What is the placebo effect and what is the importance of understanding it?

The simplest answer is that the placebo effect is the changes we detect in the placebo arm of a randomized controlled trial (RCT). That definition is historically accurate because we did not have a placebo effect until we had an RCT and were then able to see that people who were given inert substances improved. However, what is happening in the placebo arm of an RCT is complex and involves all kinds of non-placebo phenomena such as spontaneous remission, regression to the mean, bias, measurement artifacts and natural fluctuations of the illness. So, it may be more precise to describe the placebo effect as the response patients have to the ritual of medicine. That is, the patient response to the appearance of a therapy, to the patient–doctor relationship, to the entire apparatus of an RCT or a clinical encounter. It is everything that isn't the pharmacological effect of a drug for a procedure. Importantly, it is a threat for drug development and continues to pose a problem for how we accurately measure a drug effect. Many good pharmaceutical interventions are not succeeding to demonstrate their efficacy because of a high placebo effect.

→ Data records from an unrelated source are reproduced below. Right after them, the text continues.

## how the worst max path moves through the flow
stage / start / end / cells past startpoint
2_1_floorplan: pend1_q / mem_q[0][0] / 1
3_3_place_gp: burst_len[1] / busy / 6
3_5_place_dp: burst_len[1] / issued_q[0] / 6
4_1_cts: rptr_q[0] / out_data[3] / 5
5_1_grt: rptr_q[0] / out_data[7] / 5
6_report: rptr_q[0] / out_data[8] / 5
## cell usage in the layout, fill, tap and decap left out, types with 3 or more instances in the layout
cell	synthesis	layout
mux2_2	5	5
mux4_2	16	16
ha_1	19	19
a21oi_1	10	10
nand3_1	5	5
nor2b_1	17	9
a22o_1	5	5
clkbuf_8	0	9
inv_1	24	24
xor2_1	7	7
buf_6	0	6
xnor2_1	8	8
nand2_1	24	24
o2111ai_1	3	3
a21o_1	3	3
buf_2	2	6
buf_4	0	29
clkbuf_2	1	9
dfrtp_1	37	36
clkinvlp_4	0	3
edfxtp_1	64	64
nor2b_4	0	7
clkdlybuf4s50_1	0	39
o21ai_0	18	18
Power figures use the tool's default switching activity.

Please could you explain the current 'state of the art' of research in this area?

There have been major advances in the science of the placebo effect. Well-controlled laboratory studies demonstrate that the placebo effect elicits quantifiable changes in neurotransmitters, hormones, immune regulators and regionally specific brain activity that could influence peripheral disease processes through plausible physiological mechanisms. Depending on the environmental cues, placebo effects seem to involve primarily expectation and, at other times, classical conditioning — sometimes both mechanisms. We are beginning to see that there is no such thing as 'a' placebo response but a spectrum of responses. However, what the placebo effect is exactly in clinical or RCT populations compared to what we find in laboratory experiments is still unclear, and has not been tackled sufficiently.

How might the placebo effect impact on the interpretation of clinical trial results?

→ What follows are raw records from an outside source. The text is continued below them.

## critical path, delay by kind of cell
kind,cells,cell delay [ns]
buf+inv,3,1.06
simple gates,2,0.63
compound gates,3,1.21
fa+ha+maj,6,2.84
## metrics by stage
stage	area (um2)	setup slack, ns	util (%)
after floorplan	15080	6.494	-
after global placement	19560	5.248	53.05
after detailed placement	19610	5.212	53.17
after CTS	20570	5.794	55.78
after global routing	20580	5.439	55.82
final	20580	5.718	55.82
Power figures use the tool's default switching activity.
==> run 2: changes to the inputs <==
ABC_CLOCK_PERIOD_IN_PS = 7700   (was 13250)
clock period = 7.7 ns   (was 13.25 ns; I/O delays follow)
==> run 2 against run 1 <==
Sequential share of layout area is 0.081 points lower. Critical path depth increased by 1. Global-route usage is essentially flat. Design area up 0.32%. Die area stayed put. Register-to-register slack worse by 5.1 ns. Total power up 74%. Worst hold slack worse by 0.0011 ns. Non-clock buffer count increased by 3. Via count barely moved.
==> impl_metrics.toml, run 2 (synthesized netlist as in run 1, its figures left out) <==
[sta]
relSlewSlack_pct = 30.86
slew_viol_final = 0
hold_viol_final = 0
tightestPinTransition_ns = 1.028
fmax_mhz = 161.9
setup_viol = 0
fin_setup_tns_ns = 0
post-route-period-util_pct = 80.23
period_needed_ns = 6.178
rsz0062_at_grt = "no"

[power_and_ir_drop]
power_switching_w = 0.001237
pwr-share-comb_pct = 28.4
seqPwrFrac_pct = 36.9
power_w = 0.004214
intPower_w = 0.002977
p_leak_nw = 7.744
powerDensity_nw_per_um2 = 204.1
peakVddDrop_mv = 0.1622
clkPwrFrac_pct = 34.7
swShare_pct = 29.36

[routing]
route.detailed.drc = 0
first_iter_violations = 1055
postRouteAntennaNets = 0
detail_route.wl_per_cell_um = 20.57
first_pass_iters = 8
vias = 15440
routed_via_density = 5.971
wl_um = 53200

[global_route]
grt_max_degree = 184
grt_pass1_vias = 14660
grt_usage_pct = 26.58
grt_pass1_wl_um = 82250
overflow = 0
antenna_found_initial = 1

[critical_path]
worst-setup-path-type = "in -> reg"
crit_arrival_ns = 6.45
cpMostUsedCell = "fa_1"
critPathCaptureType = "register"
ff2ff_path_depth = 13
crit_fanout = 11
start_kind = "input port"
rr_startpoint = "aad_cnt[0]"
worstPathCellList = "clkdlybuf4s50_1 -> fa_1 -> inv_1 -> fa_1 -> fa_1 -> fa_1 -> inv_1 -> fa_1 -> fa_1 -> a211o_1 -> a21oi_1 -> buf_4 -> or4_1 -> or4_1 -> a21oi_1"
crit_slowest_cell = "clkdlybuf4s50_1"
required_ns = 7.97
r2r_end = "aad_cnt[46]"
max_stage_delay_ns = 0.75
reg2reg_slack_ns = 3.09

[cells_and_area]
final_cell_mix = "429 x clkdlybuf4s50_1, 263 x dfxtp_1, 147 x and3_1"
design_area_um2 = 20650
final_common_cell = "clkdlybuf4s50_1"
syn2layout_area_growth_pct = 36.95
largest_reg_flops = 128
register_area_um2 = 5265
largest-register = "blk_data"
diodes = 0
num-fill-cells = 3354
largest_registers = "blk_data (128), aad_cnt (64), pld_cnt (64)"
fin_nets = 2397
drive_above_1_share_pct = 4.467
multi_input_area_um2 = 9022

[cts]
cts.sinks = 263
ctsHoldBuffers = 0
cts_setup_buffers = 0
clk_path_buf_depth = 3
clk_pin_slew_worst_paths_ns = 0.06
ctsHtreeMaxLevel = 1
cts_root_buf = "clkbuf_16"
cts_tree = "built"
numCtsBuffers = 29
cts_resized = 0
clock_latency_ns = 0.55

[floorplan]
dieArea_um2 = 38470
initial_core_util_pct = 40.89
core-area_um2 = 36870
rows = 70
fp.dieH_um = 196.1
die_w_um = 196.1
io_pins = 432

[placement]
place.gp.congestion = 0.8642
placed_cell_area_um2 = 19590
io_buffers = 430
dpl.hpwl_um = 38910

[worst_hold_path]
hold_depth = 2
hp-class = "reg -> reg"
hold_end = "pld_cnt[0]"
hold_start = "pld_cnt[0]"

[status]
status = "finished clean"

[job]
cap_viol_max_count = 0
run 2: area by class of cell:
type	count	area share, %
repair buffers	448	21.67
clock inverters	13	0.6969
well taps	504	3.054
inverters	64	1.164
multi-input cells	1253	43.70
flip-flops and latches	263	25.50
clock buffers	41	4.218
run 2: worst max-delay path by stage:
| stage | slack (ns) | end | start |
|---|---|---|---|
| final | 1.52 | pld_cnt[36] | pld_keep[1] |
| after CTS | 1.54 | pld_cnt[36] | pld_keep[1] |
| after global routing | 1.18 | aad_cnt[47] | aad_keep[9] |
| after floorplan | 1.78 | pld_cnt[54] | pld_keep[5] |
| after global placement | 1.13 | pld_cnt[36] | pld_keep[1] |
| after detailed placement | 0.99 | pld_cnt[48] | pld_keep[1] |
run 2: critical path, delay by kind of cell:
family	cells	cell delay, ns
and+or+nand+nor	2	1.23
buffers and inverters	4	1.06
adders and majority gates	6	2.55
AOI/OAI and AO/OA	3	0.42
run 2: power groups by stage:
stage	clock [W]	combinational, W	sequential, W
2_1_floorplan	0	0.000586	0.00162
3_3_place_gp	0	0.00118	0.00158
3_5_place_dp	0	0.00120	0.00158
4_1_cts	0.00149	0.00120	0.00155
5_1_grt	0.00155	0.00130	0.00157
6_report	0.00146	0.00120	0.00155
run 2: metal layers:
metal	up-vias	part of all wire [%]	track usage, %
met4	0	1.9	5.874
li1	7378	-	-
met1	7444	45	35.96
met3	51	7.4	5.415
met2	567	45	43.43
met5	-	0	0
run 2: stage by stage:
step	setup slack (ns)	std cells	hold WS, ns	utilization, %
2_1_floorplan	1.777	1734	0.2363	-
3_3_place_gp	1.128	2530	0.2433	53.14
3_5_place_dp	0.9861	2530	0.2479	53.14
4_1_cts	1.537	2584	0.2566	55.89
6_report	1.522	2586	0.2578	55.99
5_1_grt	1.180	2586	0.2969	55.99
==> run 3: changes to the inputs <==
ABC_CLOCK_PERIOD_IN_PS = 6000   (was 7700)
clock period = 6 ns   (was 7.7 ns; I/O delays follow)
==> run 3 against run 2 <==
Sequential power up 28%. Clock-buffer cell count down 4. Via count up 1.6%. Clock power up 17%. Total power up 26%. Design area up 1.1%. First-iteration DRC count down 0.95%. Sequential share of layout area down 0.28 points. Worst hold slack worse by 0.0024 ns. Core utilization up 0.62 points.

Many good pharmaceutical interventions are not succeeding to demonstrate their efficacy because of a high placebo effect.

Researchers in general are aware, particularly for subjective illnesses such as irritable bowel syndrome (IBS), depression or chronic pain, that the assay sensitivity of such trials is threatened by high placebo responses. For example, with the selective serotonin reuptake inhibitors (SSRIs) many trials have not shown superiority compared with placebo. We do not understand why this is happening, but we do know that there is a phenomenon called placebo drift, which, for clinical trials to treat depression, seems to be getting higher over time. For obsessive–compulsive disorder trials, the drift used to be lower than 5% in placebo arms but is now over 20%. This could be related to the environment — patient selection, the way researchers conduct the trials or the nature of the illnesses themselves. For RCTs to gain in efficiency, much more needs to be known.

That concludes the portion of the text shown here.